10. Section Views There are two styles of cutting-plane lines.
The cutting-plane line in figure (a) is composed of equal dashes approximately 1/4” long with arrowheads indicating the direction of sight. For CAD drawings use the line type HIDDEN.
The cutting-plane line in figure (b) is composed of alternate long dashes and pairs of short dashes plus arrowheads indicating the direction of sight. For CAD drawings use the line type PHANTOM2.
Cutting-plane lines are drawn as thick as a visible object line or thicker. For CAD drawings set the line weight to either or

11. Section Views
Correct and incorrect relations between cutting-plane lines and corresponding section views.

12. Section Views Visualizing a Section:
Two views of an object to be sectioned are shown (figure a). It has a drilled and counterbored hole. The cutting plane is assumed to pass through the horizontal center line in the top view.
The corresponding section view shown in figure (c) is incomplete because certain visible lines are missing.
If the section view is viewed in the direction of sight shown in figure (b) the arcs A,B,C and D will be visible and appear as straight lines as shown in figure (d).

13. Section Views Half Sections:
If a cutting plane passes halfway through an object the result is a half section (figure a). The half section has the advantage of showing the interior of one half of the object and the exterior of the other half (figure b).
Note the cutting-plane line. Only one arrowhead is used to show the direction of sight.
Hidden lines should be omitted from both halves of a half section view.
A center line is used to separate the halves of the half section view.
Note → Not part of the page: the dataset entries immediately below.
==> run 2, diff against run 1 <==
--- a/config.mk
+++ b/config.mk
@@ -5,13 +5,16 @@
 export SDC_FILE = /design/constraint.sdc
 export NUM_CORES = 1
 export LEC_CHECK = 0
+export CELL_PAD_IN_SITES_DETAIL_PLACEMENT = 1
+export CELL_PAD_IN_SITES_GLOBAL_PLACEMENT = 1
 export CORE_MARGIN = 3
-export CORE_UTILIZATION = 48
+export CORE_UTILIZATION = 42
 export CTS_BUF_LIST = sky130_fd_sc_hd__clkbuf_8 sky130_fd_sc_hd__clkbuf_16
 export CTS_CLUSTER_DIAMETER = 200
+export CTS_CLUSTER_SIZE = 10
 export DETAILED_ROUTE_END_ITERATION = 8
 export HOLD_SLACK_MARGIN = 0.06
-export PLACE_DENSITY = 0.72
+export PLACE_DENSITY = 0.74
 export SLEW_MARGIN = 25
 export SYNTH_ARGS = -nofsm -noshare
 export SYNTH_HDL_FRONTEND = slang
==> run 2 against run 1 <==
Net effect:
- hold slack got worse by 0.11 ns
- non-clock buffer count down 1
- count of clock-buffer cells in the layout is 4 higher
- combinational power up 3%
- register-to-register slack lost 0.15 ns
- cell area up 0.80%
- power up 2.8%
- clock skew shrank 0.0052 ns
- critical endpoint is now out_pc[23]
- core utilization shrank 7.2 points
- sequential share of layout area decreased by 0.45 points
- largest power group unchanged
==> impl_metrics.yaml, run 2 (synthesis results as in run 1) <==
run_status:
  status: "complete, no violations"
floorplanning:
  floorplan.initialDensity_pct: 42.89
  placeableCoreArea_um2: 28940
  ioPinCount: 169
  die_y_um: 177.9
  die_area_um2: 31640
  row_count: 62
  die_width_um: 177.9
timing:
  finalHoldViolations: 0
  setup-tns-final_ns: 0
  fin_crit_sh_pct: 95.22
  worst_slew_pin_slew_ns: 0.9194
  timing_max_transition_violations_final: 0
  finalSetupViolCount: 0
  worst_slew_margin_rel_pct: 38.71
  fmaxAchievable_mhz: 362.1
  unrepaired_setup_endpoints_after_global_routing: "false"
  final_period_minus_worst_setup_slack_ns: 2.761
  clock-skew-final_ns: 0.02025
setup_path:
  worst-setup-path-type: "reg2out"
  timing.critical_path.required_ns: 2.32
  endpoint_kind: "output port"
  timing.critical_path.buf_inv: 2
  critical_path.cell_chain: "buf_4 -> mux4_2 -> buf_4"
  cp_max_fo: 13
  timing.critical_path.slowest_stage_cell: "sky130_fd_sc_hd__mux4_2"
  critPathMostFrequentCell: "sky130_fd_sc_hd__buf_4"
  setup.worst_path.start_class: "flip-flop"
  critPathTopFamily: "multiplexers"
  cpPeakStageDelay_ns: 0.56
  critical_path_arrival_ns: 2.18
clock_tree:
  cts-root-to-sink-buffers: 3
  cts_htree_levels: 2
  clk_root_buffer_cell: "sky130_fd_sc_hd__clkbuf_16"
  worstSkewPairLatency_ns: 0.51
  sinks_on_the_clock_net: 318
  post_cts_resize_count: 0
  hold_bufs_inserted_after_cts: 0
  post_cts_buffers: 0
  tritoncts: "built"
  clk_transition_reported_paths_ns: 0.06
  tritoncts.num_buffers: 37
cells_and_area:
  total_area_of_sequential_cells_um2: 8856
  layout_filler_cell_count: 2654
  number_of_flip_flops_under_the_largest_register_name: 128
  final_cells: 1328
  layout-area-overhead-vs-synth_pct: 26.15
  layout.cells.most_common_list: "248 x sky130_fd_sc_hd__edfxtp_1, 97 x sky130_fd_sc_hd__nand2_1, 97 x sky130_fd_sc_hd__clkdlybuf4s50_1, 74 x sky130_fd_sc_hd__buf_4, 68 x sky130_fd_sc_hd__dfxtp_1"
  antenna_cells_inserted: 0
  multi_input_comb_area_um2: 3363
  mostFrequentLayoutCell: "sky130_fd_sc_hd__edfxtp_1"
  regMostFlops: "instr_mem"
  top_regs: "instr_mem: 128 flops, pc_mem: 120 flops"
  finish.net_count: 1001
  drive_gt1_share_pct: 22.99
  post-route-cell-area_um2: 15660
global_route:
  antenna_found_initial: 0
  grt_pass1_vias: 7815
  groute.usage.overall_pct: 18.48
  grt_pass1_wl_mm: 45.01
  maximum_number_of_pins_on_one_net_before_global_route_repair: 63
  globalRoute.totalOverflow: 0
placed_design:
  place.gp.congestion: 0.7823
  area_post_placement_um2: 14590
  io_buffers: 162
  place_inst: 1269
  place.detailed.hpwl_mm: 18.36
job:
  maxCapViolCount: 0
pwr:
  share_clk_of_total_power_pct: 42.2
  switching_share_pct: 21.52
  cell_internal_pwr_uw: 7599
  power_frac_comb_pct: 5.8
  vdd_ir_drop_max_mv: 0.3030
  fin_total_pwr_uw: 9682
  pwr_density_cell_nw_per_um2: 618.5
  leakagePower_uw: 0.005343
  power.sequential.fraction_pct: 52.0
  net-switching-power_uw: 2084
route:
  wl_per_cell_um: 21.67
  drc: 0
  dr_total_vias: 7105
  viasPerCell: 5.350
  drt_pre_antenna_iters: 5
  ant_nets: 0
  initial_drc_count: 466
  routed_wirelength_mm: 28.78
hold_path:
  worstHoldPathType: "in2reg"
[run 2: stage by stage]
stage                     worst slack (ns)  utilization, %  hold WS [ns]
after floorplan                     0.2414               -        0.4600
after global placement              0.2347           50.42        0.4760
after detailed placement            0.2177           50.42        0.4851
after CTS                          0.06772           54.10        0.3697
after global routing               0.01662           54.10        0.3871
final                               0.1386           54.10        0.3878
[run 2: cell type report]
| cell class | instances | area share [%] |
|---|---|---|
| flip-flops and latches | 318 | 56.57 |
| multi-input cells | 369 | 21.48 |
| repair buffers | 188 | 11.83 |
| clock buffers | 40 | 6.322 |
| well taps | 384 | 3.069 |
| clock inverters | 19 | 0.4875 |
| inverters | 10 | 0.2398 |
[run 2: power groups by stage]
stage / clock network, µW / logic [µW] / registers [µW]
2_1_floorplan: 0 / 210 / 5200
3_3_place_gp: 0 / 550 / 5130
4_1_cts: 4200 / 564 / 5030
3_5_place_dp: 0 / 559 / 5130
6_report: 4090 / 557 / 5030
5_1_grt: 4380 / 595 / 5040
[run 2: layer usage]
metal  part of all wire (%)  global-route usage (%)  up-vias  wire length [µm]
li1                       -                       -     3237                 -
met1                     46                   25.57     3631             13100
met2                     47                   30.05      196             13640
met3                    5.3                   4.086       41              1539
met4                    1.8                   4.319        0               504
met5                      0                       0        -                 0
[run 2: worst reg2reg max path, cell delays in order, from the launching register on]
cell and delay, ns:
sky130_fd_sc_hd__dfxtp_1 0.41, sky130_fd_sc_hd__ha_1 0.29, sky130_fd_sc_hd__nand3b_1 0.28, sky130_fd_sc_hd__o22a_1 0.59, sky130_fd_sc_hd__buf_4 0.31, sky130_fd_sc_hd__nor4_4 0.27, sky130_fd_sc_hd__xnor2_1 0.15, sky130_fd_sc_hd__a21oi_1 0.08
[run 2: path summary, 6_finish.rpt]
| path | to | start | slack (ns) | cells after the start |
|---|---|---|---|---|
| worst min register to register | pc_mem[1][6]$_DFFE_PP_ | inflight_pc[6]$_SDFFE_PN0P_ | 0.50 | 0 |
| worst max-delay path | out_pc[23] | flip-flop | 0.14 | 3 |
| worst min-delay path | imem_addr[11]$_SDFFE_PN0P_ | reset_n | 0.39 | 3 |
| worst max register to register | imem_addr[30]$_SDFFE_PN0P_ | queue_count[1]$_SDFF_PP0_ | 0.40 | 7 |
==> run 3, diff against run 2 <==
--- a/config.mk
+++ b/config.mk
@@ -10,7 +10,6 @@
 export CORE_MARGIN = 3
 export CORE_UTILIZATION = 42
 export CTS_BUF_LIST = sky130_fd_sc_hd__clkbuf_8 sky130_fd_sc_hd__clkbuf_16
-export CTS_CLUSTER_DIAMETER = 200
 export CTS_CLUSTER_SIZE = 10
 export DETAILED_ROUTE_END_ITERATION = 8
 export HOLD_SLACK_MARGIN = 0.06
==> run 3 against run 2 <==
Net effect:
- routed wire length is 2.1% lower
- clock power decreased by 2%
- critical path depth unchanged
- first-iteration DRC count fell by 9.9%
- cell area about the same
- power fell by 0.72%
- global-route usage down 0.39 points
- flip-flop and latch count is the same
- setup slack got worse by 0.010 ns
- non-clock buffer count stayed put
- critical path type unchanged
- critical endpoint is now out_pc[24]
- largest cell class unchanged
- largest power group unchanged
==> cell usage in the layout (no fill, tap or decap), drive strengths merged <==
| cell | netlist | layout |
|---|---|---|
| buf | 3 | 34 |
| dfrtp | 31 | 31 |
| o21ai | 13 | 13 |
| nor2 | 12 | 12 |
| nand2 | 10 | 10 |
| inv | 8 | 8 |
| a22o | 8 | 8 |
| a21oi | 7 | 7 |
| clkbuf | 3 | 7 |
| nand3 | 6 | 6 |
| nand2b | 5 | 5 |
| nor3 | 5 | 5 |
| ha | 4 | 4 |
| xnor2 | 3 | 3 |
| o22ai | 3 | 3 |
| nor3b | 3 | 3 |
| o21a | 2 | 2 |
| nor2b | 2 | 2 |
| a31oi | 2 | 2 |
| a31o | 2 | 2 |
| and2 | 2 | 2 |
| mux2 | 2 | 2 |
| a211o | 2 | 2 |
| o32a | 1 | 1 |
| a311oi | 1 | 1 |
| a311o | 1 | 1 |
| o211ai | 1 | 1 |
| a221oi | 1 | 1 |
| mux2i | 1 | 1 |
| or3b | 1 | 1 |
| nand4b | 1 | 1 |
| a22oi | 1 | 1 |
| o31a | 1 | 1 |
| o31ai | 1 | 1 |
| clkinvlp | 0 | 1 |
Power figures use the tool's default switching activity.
--- src/rtl/odd_even_sort_hs.sv ---
// odd_even_sort_hs: iterative odd-even transposition sorter, one compare-exchange phase per clock,
// with run-time direction, optional signed compare, early exit and a phase-count report
module odd_even_sort_hs #(
    parameter int N          = 16,
    parameter int W          = 8,
    parameter int SIGNED     = 0,
    parameter int EARLY_EXIT = 1
) (
    input logic               clk,
    input logic               rst,
    odd_even_sort_hs_if.slave s
);
    localparam int PW = $clog2(N + 1);
    typedef enum logic [1:0] {IDLE, SORT, DONE} state_t;
    state_t               state, state_nxt;
    logic [N-1:0][W-1:0]  arr, arr_nxt;
    logic [PW-1:0]        cnt;
    logic                 desc, prev_sw, any_sw, last;

    function automatic logic gt(input logic [W-1:0] a, input logic [W-1:0] b);
        return (SIGNED != 0) ? ($signed(a) > $signed(b)) : (a > b);
    endfunction

    // cnt doubles as the current phase index while sorting, so its LSB picks the pair parity
    always_comb begin
        arr_nxt = arr;
        any_sw  = 1'b0;
        for (int i = 0; i < N - 1; i++) begin
            if ((i % 2) == int'(cnt[0]) && (desc ? gt(arr[i+1], arr[i]) : gt(arr[i], arr[i+1]))) begin
                arr_nxt[i]   = arr[i+1];
                arr_nxt[i+1] = arr[i];
                any_sw       = 1'b1;
            end
        end
    end

    assign last = (cnt == PW'(N - 1)) ||
                  (EARLY_EXIT != 0 && cnt != '0 && !any_sw && !prev_sw);

    always_ff @(posedge clk or negedge rst) begin
        if (!rst) state <= IDLE;
        else      state <= state_nxt;
    end

    always_comb begin
        state_nxt = state;
        case (state)
            IDLE:    state_nxt = s.in_valid ? SORT : IDLE;
            SORT:    state_nxt = last ? DONE : SORT;
            DONE:    state_nxt = s.out_ready ? IDLE : DONE;
            default: state_nxt = IDLE;
        endcase
    end

    always_comb begin
        s.in_ready  = (state == IDLE);
        s.out_valid = (state == DONE);
    end

    always_ff @(posedge clk or negedge rst) begin
        if (!rst) begin
            arr     <= '0;
            cnt     <= '0;
            desc    <= 1'b0;
            prev_sw <= 1'b0;
        end else if (state == IDLE && s.in_valid) begin
            arr     <= s.din;
            cnt     <= '0;
            desc    <= s.descend;
            prev_sw <= 1'b0;
        end else if (state == SORT) begin
            arr     <= arr_nxt;
            cnt     <= cnt + PW'(1);
            prev_sw <= any_sw;
        end
    end

    assign s.dout   = arr;
    assign s.phases = cnt;
endmodule

--- src/flat_wrapper.sv ---
// flat-port wrapper written by rule: the top's interface ports become plain ports
module odd_even_sort_hs_flat 
#(
    parameter int N          = 16,
    parameter int W          = 8,
    parameter int SIGNED     = 0,
    parameter int EARLY_EXIT = 1
)
  (clk, rst, s_din, s_descend, s_in_valid, s_out_ready, s_in_ready, s_dout, s_out_valid, s_phases);
  odd_even_sort_hs_if #(.N(N), .W(W)) s_i ();
  input logic clk;
  input logic rst;
  input wire logic [$bits(s_i.din)-1:0] s_din;
  input wire logic [$bits(s_i.descend)-1:0] s_descend;
  input wire logic [$bits(s_i.in_valid)-1:0] s_in_valid;
  input wire logic [$bits(s_i.out_ready)-1:0] s_out_ready;
  output wire logic [$bits(s_i.in_ready)-1:0] s_in_ready;
  output wire logic [$bits(s_i.dout)-1:0] s_dout;
  output wire logic [$bits(s_i.out_valid)-1:0] s_out_valid;
  output wire logic [$bits(s_i.phases)-1:0] s_phases;
  assign s_i.din = s_din;
  assign s_i.descend = s_descend;
  assign s_i.in_valid = s_in_valid;
  assign s_i.out_ready = s_out_ready;
  assign s_in_ready = s_i.in_ready;
  assign s_dout = s_i.dout;
  assign s_out_valid = s_i.out_valid;
  assign s_phases = s_i.phases;
  odd_even_sort_hs #(.N(N), .W(W), .SIGNED(SIGNED), .EARLY_EXIT(EARLY_EXIT)) u_core (.clk(clk), .rst(rst), .s(s_i));
endmodule
$ cat src/rtl/axi_rd_arbiter.sv
// Round-robin AXI4 read-channel arbiter: N masters share one DDR read port, one burst in flight.
// Define AXI_RD_ARB_FIXED_PRIO_EN for fixed lowest-index-wins priority instead of round-robin.
module axi_rd_arbiter #(
    parameter int unsigned N_MASTERS = 2,
    parameter int unsigned ADDR_W    = 32,
    parameter int unsigned DATA_W    = 32
) (
    input  logic                      clk,
    input  logic                      rst,
    input  logic [N_MASTERS-1:0]      m_arvalid,
    input  logic [N_MASTERS*ADDR_W-1:0] m_araddr,
    input  logic [N_MASTERS*8-1:0]    m_arlen,
    output logic [N_MASTERS-1:0]      m_arready,
    output logic [N_MASTERS-1:0]      m_rvalid,
    input  logic [N_MASTERS-1:0]      m_rready,
    output logic [DATA_W-1:0]         m_rdata,
    output logic                      m_rlast,
    output logic                      s_arvalid,
    output logic [ADDR_W-1:0]         s_araddr,
    output logic [7:0]                s_arlen,
    input  logic                      s_arready,
    input  logic                      s_rvalid,
    output logic                      s_rready,
    input  logic [DATA_W-1:0]         s_rdata,
    input  logic                      s_rlast,
    output logic [N_MASTERS-1:0]      gnt,
    output logic                      len_err
);

    localparam int unsigned PTR_W = $clog2(N_MASTERS);

    typedef enum logic [1:0] {StIdle, StAddr, StData} state_t;

    state_t           state;
    logic [7:0]       beat_cnt;
    logic [7:0]       len_q;
    logic [PTR_W-1:0] gnt_idx;
    logic [PTR_W-1:0] win_idx;
    logic             win_valid;
    logic             beat;
    int unsigned      start;
    int unsigned      idx;

`ifdef AXI_RD_ARB_FIXED_PRIO_EN
    always_comb start = 0;
`else
    logic [PTR_W-1:0] rr_ptr;
    always_comb start = 32'(rr_ptr);
`endif

    // Scan from the highest offset down so the lowest offset from start wins.
    always_comb begin
        win_valid = 1'b0;
        win_idx   = '0;
        idx       = 0;
        for (int k = N_MASTERS - 1; k >= 0; k--) begin
            idx = (start + unsigned'(k)) % N_MASTERS;
            if (m_arvalid[idx[PTR_W-1:0]]) begin
                win_valid = 1'b1;
                win_idx   = idx[PTR_W-1:0];
            end
        end
    end

    always_comb begin
        gnt_idx  = '0;
        s_araddr = '0;
        s_arlen  = '0;
        for (int i = 0; i < N_MASTERS; i++) begin
            if (gnt[i]) begin
                gnt_idx  = PTR_W'(i);
                s_araddr = m_araddr[i*ADDR_W +: ADDR_W];
                s_arlen  = m_arlen[i*8 +: 8];
            end
        end
    end

    always_comb begin
        s_arvalid = (state == StAddr) && |(m_arvalid & gnt);
        m_arready = (state == StAddr && s_arready) ? gnt : '0;
        s_rready  = (state == StData) && |(m_rready & gnt);
        m_rvalid  = (state == StData && s_rvalid) ? gnt : '0;
        m_rdata   = (state == StData) ? s_rdata : '0;
        m_rlast   = (state == StData) ? s_rlast : 1'b0;
        beat      = s_rvalid && s_rready;
        len_err   = beat && (s_rlast != (beat_cnt == len_q));
    end

    always_ff @(posedge clk) begin
        if (rst) begin
            state    <= StIdle;
            gnt      <= '0;
            beat_cnt <= '0;
            len_q    <= '0;
`ifndef AXI_RD_ARB_FIXED_PRIO_EN
            rr_ptr   <= '0;
`endif
        end else begin
            unique case (state)
                StIdle: begin
                    if (win_valid) begin
                        gnt          <= '0;
                        gnt[win_idx] <= 1'b1;
                        state        <= StAddr;
                    end
                end
                StAddr: begin
                    // A master dropping arvalid here keeps its grant; nothing else may win.
                    if (s_arvalid && s_arready) begin
                        len_q    <= s_arlen;
                        beat_cnt <= '0;
                        state    <= StData;
                    end
                end
                StData: begin
                    if (beat) begin
                        beat_cnt <= (beat_cnt == 8'hff) ? 8'hff : beat_cnt + 8'd1;
                        if (s_rlast) begin
                            state <= StIdle;
                            gnt   <= '0;
`ifndef AXI_RD_ARB_FIXED_PRIO_EN
                            rr_ptr <= PTR_W'((32'(gnt_idx) + 1) % N_MASTERS);
`endif
                        end
                    end
                end
                default: state <= StIdle;
            endcase
        end
    end

endmodule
14. Section Views Broken-Out Sections:
Often only a partial section of a view is needed to expose interior shapes. Such a section, limited by an irregular break line is called a broken-out section.
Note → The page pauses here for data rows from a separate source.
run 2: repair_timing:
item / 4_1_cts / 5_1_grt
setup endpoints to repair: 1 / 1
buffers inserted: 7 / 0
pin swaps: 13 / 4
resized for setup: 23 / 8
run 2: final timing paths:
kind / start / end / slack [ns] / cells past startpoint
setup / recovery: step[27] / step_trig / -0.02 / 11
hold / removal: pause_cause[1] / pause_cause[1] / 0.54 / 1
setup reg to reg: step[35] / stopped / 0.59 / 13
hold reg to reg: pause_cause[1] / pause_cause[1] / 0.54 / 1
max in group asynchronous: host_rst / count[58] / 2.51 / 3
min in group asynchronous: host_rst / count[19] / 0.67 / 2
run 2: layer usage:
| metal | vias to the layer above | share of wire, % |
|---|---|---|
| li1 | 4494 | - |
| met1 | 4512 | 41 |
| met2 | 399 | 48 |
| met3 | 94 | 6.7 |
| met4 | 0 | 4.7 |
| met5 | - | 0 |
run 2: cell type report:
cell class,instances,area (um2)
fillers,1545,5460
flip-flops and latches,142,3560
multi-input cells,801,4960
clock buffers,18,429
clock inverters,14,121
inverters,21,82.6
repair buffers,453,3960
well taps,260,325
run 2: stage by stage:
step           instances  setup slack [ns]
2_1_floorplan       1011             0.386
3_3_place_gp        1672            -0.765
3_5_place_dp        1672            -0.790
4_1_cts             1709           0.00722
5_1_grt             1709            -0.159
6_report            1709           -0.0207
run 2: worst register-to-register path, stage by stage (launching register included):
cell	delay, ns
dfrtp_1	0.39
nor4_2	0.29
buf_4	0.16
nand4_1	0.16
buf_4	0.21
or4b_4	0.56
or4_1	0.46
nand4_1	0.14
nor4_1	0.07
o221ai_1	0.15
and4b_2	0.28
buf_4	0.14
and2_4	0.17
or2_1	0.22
15. Section Views Revolved Sections:
The shape of a cross section of an object may be shown in the longitudinal view by means of a revolved section.
Revolved sections are made by assuming a plane perpendicular to the center line or axis of the object and then revolving the plane 90 degrees about a center line at right angles to the axis.

16. Section Views Removed Sections:
A removed section is a section view that is not in direct projection from the view containing the cutting plane.
Removed sections should be labeled Section A-A and Section B-B, corresponding to the letters at the ends of the cutting-plane line.
Removed sections should be arranged in alphabetical order from left to right on the drawing sheet

17. Section Views Offset Sections:
In sectioning through an irregular object it is often desirable to show features that do not lie in a straight line by offsetting or bending the cutting plane. Such a section is called an offset section.
The offsets or bends in the cutting plane are all 90 degrees and are never shown in the section view.

18. Section Views Ribs in Sections:
To avoid a false impression of thickness and solidity, ribs, webs, gear teeth, and other similar flat features are not section lined even though the cutting plane passes through the feature.
In the example the cutting plane A-A passes through the vertical rib or web but the rib or web is not section lined (figure a).
Figure (b) is incorrect because it gives a false impression of thickness or solidity.

19. Section Views Aligned Sections:
To include in a section view certain angled elements, the cutting plane may be bent to pass through those features.
The plane and features are imagined to be revolved into the original plane.
In the example the cutting plane is bent to pass through the angled arm and then revolved to a vertical position (aligned) from where it is projected across to the section view.